## HOW TO COMPLETE THIS TASK
Each line with the string "into" is to be copied from the records below.
*** Opening RECORDS FOR THIS EXERCISE ***
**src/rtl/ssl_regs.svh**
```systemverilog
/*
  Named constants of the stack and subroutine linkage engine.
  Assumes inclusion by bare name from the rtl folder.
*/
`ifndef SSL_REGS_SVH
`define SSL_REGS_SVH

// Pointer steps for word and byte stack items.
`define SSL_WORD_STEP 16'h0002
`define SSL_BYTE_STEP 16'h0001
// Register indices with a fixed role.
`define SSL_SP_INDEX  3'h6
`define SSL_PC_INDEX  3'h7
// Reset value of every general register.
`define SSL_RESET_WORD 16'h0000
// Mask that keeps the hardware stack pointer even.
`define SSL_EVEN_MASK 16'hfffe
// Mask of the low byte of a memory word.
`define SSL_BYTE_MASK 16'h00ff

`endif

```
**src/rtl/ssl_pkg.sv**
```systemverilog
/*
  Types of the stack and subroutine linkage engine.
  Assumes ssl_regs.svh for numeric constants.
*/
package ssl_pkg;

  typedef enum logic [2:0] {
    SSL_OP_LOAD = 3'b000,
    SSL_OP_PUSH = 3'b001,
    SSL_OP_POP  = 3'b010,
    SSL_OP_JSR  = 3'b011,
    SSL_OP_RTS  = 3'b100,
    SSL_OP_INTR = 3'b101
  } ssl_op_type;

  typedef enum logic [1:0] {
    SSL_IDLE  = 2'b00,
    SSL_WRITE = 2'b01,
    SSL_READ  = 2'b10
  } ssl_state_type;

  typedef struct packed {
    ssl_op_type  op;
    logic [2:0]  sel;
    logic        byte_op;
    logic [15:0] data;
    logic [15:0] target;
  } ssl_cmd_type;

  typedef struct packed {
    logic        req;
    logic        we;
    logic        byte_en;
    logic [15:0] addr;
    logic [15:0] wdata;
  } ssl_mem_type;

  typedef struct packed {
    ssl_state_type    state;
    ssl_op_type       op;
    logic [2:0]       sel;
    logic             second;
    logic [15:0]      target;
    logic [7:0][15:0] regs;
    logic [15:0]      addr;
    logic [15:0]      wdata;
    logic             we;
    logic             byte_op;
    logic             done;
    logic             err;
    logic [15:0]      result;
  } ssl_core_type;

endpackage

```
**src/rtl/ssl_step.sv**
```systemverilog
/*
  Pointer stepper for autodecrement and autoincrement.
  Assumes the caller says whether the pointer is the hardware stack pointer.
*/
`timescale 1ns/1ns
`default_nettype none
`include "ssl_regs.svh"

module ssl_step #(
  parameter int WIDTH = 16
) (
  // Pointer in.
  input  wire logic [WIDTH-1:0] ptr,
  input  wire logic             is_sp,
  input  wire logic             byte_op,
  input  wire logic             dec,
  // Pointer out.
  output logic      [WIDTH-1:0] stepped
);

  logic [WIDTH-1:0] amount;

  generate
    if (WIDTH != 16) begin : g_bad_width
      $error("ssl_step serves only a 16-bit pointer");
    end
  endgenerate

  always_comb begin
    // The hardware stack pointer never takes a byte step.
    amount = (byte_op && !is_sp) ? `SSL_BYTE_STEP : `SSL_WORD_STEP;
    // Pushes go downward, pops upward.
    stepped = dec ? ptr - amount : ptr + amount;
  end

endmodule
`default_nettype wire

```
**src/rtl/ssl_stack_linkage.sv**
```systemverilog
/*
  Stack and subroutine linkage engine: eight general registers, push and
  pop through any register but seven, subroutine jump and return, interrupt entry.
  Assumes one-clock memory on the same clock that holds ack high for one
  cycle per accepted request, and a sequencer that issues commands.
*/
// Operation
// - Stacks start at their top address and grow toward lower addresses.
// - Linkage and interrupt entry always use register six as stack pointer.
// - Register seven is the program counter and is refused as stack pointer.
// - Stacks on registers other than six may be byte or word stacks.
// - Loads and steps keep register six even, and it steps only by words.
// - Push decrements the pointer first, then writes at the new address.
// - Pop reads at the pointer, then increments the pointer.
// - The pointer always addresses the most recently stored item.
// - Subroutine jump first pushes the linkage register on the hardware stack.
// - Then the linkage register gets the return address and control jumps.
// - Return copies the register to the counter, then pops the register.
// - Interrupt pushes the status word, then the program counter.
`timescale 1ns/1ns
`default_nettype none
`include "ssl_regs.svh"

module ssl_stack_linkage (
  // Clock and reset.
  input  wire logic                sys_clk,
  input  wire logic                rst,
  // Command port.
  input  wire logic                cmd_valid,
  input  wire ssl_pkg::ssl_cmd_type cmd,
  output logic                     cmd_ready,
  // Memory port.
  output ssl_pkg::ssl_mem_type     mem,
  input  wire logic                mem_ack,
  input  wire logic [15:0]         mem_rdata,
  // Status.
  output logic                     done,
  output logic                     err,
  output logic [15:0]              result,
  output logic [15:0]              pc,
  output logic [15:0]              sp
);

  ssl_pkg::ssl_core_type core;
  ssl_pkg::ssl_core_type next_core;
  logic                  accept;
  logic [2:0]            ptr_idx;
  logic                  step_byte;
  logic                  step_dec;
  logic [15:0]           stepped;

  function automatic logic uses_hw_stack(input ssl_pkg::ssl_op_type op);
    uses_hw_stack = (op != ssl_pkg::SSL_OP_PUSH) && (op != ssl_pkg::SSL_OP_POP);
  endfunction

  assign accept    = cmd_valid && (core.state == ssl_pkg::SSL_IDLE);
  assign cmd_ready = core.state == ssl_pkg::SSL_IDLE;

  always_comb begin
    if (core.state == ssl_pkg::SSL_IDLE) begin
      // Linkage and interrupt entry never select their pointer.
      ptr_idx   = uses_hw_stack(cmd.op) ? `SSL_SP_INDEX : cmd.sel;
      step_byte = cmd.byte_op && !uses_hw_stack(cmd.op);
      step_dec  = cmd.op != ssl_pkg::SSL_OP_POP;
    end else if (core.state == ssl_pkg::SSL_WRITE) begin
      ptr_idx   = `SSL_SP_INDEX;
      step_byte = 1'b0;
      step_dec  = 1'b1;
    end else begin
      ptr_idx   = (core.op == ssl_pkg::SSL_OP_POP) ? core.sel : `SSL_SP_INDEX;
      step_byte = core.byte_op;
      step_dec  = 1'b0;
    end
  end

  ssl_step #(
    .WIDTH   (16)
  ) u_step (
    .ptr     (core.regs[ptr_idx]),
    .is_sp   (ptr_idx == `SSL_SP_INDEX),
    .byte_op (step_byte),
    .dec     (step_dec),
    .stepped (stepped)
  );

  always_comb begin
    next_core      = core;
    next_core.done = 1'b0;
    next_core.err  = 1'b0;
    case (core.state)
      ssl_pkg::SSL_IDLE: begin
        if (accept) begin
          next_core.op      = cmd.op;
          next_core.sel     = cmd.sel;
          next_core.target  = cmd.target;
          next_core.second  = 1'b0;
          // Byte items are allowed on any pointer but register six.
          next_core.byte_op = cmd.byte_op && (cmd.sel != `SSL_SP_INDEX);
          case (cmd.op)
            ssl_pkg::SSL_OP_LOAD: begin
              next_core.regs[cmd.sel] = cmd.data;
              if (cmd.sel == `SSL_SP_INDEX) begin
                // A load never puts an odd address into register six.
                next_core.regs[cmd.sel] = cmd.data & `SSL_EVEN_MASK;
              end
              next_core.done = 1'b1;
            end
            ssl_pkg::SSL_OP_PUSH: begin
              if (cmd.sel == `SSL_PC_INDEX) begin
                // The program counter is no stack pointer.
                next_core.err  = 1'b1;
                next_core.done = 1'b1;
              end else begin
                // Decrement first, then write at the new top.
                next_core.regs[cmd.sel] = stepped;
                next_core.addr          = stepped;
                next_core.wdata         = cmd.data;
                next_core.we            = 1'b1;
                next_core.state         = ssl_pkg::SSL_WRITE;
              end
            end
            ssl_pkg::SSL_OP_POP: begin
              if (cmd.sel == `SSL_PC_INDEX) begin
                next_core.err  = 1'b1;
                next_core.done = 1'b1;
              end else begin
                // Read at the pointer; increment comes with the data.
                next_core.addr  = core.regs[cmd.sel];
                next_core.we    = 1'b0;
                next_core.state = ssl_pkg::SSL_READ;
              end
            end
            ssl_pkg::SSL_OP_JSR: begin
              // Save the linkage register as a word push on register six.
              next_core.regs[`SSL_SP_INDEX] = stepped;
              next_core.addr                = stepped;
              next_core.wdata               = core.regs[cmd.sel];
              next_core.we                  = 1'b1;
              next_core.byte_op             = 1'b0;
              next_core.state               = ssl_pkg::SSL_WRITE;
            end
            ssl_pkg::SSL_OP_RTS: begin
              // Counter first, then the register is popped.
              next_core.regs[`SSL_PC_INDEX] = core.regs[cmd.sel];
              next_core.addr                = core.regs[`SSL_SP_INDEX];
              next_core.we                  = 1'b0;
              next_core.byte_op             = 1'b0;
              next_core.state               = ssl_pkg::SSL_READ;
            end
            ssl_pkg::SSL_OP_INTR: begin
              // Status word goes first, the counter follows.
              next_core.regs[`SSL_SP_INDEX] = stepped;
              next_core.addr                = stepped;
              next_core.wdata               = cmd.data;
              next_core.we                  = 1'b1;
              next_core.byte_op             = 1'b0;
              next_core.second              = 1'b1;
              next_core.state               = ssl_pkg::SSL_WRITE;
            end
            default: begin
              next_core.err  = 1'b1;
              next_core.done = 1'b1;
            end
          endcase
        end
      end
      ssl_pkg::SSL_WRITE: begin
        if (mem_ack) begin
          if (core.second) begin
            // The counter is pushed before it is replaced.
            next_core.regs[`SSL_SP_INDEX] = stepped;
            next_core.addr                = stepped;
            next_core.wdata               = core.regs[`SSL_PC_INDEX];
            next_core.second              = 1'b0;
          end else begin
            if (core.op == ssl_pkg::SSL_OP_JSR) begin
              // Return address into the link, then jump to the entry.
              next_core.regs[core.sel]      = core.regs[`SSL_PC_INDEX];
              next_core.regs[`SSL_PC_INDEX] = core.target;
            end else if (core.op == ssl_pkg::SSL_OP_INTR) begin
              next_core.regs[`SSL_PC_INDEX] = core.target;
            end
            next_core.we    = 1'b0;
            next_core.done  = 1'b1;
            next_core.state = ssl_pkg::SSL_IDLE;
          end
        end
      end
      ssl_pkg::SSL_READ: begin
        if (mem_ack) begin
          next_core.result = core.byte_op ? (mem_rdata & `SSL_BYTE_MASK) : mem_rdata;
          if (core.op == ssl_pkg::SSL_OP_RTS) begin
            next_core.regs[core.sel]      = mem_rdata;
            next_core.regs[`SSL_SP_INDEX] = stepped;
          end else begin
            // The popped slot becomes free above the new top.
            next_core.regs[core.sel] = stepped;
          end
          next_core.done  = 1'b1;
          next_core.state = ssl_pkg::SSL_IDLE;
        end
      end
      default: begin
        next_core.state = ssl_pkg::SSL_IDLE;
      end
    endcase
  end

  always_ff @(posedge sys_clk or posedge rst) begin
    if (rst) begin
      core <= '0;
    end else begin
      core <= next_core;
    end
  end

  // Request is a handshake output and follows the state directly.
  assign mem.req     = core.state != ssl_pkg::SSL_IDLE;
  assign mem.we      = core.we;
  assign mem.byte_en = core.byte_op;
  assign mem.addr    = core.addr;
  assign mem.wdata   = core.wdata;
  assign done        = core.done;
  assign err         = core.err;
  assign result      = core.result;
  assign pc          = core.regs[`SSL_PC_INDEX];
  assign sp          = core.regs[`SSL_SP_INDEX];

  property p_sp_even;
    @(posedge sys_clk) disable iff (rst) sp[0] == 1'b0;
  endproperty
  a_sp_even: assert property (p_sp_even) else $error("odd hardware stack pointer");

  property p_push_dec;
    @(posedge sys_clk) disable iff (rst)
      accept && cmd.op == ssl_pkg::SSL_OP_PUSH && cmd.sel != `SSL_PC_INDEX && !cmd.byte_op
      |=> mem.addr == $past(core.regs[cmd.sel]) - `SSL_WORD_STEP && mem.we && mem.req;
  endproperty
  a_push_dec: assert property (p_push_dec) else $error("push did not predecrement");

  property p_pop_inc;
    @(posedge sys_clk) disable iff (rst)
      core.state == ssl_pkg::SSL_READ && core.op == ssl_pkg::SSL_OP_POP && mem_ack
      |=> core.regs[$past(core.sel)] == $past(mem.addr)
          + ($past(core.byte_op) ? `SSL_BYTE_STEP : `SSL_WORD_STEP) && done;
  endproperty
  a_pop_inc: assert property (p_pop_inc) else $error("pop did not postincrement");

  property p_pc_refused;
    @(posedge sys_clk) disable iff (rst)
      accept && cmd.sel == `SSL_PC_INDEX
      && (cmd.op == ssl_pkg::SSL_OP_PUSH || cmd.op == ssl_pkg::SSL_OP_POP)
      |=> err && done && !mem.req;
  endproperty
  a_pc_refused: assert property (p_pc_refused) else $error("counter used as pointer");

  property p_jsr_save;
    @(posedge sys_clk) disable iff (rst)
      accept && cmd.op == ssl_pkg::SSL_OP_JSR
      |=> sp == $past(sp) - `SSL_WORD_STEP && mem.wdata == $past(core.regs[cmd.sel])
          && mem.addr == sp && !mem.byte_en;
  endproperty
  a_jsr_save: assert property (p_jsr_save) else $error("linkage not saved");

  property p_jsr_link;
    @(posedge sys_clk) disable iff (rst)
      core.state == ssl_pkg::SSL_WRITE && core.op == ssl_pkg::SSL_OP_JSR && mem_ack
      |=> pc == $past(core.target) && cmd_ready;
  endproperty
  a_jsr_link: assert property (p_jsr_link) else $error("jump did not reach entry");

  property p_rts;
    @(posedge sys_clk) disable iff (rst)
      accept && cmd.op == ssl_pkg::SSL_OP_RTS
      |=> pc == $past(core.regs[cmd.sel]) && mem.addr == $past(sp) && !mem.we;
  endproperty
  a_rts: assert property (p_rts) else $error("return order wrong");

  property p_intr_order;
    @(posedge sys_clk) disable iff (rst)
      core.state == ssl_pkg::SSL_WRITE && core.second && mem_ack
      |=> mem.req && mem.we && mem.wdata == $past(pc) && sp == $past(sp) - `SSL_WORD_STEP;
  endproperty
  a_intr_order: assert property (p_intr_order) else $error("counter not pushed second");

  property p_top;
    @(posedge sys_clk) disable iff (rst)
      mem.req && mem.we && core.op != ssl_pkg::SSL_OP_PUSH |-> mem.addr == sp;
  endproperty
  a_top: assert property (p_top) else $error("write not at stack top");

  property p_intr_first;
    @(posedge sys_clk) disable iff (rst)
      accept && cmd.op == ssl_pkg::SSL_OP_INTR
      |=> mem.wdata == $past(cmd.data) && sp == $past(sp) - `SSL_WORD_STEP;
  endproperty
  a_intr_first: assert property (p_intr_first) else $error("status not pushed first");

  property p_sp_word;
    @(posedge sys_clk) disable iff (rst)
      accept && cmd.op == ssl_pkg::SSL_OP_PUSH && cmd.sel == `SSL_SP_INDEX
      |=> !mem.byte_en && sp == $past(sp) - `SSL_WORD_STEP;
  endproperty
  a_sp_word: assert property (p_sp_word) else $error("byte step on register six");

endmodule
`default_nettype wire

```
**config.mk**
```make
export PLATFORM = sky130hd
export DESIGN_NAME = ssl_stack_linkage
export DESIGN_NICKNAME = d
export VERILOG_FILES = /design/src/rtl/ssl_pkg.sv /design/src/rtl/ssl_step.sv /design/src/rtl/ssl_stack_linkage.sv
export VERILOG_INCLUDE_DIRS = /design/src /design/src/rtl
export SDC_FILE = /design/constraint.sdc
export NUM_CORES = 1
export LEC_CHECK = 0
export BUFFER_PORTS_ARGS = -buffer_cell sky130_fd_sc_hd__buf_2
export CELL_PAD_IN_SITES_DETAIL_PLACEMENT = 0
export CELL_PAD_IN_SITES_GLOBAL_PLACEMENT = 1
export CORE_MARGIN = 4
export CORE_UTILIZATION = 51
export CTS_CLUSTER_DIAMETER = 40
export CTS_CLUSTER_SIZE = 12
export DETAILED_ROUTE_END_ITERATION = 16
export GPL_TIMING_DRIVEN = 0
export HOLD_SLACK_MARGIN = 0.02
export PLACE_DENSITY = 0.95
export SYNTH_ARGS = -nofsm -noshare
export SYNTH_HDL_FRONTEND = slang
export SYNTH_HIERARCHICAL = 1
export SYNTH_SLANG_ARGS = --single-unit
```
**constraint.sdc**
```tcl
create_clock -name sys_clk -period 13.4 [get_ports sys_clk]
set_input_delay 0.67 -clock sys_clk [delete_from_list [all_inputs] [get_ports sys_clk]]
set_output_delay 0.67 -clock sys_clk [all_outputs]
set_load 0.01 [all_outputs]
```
*** Closing RECORDS FOR THIS EXERCISE ***
*** Opening RECORDS FOR THIS EXERCISE ***
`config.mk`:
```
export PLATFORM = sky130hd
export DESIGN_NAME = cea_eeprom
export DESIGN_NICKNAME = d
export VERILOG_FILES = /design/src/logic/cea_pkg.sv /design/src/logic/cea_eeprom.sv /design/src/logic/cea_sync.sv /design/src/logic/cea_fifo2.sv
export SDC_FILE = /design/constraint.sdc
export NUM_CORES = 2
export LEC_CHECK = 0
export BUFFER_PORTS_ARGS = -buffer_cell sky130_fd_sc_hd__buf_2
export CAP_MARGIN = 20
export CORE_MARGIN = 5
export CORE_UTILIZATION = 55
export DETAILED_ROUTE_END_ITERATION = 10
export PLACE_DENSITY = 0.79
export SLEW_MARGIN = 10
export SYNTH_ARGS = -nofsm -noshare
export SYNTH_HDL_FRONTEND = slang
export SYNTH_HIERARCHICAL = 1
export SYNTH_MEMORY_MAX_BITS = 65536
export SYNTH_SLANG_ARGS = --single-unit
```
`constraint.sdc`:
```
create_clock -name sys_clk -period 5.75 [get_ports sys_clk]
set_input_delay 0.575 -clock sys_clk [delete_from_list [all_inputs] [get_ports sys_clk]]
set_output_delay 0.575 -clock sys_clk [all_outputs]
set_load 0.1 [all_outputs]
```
*** Closing RECORDS FOR THIS EXERCISE ***
*** Opening RECORDS FOR THIS EXERCISE ***
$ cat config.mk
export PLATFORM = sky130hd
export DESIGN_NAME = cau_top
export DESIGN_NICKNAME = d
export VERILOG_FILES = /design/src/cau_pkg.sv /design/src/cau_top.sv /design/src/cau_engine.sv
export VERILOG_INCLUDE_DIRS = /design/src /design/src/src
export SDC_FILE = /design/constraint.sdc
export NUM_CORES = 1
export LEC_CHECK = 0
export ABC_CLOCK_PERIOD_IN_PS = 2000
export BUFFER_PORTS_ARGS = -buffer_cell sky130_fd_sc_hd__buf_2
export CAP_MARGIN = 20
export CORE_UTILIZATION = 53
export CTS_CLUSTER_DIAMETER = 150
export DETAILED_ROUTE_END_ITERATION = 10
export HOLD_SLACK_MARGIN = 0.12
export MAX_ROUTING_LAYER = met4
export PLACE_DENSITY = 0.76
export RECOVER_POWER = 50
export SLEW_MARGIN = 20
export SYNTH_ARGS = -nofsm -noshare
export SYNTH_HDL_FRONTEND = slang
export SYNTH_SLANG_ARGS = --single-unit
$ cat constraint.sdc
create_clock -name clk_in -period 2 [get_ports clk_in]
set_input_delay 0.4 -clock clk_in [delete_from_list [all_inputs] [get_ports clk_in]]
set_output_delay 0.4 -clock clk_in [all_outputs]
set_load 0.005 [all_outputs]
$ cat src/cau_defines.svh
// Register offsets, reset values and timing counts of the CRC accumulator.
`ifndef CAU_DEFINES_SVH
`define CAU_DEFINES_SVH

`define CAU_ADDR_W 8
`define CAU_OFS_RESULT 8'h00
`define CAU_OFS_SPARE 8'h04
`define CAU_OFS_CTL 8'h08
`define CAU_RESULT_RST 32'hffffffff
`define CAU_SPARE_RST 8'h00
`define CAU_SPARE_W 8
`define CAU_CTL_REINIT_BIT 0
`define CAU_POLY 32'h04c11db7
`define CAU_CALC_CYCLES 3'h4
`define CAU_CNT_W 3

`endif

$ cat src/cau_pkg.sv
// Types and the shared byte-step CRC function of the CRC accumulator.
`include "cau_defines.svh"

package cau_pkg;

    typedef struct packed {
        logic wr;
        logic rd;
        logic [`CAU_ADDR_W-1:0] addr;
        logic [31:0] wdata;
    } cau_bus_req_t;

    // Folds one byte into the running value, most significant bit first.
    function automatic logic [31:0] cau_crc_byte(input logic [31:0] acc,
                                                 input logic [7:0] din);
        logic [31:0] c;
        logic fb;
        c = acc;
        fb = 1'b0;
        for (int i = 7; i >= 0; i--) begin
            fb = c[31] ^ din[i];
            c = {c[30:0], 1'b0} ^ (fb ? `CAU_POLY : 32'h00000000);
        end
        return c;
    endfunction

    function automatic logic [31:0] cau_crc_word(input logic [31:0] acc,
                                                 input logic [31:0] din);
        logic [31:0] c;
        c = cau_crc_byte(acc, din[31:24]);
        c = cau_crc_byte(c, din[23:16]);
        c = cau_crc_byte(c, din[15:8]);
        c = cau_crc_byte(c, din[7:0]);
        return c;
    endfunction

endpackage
*** Closing RECORDS FOR THIS EXERCISE ***
## OUTPUT FOR THIS EXERCISE
                // A load never puts an odd address into register six.
              // Return address into the link, then jump to the entry.
    // Folds one byte into the running value, most significant bit first.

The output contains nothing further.